Task instructions:
Note each line of the listing that contains the string "columns", and copy it.

Information supplied:

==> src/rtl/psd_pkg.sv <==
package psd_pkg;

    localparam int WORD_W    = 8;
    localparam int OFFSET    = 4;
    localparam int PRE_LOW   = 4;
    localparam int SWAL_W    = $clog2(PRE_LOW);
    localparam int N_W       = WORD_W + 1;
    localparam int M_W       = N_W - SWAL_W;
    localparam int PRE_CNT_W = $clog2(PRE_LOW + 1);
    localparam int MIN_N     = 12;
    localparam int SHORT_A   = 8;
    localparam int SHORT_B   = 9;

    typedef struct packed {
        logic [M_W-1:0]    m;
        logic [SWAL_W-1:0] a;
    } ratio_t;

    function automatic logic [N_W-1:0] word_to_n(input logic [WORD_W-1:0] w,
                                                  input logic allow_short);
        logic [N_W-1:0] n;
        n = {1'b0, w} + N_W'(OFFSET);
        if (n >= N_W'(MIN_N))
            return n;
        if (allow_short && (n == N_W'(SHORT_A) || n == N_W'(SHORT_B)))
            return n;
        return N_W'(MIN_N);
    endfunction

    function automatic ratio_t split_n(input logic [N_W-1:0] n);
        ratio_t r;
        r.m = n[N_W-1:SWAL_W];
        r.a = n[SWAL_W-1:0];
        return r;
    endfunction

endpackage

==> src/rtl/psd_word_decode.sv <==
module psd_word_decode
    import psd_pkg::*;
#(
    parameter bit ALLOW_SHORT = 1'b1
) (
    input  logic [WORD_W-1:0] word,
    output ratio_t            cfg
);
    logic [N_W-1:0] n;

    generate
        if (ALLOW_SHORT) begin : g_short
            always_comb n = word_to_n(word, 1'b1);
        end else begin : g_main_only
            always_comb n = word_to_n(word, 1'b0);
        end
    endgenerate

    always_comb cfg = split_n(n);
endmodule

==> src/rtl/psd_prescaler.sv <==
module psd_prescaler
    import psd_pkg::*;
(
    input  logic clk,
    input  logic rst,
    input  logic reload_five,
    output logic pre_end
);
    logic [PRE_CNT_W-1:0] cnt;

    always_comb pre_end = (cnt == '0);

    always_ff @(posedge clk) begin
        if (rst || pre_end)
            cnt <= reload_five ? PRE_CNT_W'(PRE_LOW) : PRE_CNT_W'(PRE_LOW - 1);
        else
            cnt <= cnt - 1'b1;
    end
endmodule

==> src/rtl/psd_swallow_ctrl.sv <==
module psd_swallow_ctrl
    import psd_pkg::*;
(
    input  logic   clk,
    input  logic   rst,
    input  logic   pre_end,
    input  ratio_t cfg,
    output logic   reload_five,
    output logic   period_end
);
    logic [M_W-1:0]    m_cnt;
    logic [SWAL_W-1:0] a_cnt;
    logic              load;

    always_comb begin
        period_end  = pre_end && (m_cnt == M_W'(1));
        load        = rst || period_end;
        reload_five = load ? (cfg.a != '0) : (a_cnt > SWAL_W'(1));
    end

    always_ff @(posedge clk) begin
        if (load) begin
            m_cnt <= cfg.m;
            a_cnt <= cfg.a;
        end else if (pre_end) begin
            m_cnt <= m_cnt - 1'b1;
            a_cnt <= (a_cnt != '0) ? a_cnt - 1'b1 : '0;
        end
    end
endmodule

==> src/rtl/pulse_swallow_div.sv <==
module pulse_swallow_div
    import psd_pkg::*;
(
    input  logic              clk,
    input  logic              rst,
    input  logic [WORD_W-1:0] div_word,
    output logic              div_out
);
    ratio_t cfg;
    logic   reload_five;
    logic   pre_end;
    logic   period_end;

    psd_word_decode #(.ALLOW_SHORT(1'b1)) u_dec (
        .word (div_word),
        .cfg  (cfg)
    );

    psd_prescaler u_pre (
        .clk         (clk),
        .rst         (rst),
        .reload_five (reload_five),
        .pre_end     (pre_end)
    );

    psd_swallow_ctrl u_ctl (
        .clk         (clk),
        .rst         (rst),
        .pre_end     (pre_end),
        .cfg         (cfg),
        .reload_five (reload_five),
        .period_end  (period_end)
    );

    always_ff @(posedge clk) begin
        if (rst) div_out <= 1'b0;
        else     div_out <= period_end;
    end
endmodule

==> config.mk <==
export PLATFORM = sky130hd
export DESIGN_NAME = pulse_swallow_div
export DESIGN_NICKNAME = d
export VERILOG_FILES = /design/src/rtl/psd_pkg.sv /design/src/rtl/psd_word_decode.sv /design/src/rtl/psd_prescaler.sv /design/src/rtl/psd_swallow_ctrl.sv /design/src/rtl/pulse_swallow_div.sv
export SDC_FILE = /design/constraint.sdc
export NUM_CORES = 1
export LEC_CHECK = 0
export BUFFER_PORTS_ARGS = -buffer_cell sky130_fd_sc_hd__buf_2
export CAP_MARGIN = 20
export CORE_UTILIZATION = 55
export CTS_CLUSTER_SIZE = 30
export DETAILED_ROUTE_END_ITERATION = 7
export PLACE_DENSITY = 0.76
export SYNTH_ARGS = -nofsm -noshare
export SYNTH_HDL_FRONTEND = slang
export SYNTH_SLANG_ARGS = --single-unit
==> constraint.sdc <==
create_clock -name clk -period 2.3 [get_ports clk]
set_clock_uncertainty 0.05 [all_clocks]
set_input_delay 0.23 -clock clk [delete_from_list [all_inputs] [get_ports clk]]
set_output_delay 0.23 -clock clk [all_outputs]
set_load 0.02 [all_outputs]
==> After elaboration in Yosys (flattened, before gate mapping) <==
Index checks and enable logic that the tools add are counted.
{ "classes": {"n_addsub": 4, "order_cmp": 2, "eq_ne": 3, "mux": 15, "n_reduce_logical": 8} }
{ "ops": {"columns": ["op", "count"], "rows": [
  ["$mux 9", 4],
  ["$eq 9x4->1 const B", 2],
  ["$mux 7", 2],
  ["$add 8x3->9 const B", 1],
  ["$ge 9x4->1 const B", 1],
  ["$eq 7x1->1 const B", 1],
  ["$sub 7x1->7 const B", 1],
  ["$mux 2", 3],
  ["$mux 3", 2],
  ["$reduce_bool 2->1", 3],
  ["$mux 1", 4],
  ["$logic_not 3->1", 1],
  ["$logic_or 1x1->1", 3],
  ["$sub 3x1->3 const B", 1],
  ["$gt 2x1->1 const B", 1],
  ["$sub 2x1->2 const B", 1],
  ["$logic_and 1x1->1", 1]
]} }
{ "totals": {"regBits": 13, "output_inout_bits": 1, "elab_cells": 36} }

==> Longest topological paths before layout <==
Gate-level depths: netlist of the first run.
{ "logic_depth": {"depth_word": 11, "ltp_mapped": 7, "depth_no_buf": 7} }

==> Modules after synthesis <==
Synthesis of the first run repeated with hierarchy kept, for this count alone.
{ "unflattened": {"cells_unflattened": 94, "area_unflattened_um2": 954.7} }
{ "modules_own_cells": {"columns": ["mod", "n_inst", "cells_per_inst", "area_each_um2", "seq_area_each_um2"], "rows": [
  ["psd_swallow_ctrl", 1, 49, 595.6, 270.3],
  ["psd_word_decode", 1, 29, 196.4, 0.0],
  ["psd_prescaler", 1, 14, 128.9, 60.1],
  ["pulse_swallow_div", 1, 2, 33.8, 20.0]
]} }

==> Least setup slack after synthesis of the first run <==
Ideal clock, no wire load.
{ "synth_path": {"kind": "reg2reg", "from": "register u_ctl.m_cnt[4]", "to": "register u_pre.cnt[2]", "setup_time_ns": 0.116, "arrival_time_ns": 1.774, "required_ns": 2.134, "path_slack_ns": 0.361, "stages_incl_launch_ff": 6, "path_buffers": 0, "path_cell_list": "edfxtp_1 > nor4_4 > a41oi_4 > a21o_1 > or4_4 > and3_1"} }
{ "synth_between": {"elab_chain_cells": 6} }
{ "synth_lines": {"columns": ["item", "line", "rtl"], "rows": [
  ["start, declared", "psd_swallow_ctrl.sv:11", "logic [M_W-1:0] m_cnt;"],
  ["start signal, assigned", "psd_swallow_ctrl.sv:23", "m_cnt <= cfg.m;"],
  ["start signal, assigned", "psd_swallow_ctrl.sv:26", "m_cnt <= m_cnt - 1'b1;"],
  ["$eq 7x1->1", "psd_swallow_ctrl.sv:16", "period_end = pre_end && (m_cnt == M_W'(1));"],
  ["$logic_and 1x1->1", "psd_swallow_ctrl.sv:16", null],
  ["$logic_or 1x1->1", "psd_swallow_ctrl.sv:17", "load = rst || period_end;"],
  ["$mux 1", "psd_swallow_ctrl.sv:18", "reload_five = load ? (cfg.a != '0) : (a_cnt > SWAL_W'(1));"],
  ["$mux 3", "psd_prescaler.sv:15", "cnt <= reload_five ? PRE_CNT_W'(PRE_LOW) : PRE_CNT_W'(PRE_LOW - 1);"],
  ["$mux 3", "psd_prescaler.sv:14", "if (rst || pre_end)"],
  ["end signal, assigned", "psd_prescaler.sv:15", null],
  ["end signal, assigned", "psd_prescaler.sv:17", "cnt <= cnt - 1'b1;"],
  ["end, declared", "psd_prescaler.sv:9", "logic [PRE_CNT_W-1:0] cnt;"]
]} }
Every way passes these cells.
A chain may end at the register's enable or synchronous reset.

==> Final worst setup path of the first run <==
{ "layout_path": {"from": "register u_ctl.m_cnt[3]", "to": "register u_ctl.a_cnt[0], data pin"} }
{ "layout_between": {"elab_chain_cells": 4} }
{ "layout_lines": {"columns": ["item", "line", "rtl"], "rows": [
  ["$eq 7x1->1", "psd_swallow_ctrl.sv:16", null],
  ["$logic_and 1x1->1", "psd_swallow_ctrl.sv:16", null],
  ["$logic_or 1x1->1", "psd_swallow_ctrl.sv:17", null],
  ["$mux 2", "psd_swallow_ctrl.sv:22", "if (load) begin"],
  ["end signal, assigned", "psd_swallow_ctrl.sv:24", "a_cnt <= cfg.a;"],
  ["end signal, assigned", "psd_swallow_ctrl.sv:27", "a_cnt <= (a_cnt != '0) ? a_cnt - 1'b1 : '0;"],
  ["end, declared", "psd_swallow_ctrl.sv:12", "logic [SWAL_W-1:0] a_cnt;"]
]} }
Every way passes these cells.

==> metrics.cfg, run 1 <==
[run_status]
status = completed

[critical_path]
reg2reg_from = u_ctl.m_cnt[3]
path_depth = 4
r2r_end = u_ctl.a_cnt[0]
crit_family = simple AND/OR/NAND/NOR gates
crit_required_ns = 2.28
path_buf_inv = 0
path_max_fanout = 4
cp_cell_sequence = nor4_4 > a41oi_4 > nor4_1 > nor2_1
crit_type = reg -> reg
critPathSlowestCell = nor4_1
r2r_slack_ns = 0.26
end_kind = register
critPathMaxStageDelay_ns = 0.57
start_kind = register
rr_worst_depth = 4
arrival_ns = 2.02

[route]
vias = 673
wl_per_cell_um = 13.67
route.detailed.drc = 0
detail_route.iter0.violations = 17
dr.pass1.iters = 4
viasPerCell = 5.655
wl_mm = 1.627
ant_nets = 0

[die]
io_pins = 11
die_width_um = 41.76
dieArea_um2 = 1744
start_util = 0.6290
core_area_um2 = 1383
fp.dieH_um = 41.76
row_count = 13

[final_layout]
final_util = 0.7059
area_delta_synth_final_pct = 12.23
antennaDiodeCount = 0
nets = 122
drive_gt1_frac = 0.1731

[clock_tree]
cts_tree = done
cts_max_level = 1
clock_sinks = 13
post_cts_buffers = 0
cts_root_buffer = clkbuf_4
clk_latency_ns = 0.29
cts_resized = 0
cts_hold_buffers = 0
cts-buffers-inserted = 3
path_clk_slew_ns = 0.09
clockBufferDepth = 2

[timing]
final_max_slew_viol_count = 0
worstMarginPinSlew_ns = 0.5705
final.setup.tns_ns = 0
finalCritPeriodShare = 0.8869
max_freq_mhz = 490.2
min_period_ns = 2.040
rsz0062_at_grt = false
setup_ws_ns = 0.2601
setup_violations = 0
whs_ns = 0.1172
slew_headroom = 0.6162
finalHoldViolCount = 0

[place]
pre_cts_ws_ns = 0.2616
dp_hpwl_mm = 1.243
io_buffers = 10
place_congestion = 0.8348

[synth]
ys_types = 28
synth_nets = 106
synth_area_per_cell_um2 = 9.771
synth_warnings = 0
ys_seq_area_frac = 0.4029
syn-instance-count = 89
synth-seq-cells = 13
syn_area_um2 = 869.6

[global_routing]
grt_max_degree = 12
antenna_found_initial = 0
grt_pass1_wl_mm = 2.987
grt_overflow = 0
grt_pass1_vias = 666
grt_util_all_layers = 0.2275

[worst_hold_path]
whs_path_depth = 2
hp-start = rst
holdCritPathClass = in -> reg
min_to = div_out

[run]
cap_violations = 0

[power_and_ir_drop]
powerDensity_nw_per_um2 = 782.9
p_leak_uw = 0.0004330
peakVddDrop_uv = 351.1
==
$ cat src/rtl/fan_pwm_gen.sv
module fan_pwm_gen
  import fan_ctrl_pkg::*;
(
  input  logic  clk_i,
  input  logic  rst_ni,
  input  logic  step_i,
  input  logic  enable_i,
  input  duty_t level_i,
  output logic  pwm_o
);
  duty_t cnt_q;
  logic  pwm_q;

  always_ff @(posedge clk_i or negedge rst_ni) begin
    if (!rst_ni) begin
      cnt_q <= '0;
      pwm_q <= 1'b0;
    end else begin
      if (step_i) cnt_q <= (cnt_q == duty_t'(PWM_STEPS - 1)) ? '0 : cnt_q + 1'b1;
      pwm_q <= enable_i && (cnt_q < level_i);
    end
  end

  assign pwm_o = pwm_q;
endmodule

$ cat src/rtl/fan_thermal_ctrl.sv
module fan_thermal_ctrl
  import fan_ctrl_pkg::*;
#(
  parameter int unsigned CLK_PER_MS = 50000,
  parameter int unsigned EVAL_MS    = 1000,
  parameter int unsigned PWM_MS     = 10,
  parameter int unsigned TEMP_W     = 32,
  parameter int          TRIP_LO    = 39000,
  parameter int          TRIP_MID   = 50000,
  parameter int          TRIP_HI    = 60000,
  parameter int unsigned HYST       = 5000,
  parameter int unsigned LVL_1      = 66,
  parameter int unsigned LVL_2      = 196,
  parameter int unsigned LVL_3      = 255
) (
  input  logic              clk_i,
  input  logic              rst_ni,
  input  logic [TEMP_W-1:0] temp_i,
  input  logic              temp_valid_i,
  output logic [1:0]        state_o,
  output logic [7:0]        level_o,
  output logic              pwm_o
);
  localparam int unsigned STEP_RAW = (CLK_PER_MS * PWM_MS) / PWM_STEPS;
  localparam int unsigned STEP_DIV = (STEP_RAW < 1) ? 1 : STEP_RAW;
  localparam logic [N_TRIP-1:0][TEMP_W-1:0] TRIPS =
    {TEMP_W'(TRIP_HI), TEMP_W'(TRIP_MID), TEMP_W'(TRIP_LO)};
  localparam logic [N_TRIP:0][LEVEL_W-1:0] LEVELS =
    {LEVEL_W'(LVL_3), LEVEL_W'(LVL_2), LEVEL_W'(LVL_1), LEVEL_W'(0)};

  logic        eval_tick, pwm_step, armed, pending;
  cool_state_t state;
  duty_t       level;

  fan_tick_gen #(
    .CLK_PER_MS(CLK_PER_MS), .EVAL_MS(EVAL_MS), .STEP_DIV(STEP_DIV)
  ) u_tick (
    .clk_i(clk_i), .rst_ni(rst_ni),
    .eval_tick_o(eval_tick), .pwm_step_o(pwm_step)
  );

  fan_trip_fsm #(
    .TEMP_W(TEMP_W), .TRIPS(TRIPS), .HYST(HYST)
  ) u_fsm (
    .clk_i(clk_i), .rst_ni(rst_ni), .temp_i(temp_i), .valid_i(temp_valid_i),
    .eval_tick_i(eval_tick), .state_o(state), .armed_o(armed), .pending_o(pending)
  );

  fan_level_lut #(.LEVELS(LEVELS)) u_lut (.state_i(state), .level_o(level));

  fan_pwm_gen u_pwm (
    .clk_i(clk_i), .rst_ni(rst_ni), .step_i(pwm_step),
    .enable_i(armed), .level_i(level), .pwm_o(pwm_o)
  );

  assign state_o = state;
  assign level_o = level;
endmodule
==
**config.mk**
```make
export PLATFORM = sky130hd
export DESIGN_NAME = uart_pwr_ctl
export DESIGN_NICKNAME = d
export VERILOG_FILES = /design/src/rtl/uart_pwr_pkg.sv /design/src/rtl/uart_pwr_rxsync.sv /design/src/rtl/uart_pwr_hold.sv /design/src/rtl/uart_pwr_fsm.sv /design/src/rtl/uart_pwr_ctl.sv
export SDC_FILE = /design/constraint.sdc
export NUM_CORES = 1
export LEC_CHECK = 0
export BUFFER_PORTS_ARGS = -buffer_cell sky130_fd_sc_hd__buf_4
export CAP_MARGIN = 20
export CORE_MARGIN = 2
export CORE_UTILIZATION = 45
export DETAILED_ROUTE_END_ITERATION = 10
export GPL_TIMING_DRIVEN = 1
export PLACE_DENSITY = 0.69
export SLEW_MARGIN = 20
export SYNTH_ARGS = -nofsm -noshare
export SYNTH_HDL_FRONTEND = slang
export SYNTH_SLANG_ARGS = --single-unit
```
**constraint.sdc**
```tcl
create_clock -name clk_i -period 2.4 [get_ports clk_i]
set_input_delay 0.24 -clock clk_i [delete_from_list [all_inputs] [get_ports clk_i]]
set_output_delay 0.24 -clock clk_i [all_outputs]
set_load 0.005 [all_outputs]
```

Answer box:
{ "ops": {"columns": ["op", "count"], "rows": [
{ "modules_own_cells": {"columns": ["mod", "n_inst", "cells_per_inst", "area_each_um2", "seq_area_each_um2"], "rows": [
{ "synth_lines": {"columns": ["item", "line", "rtl"], "rows": [
{ "layout_lines": {"columns": ["item", "line", "rtl"], "rows": [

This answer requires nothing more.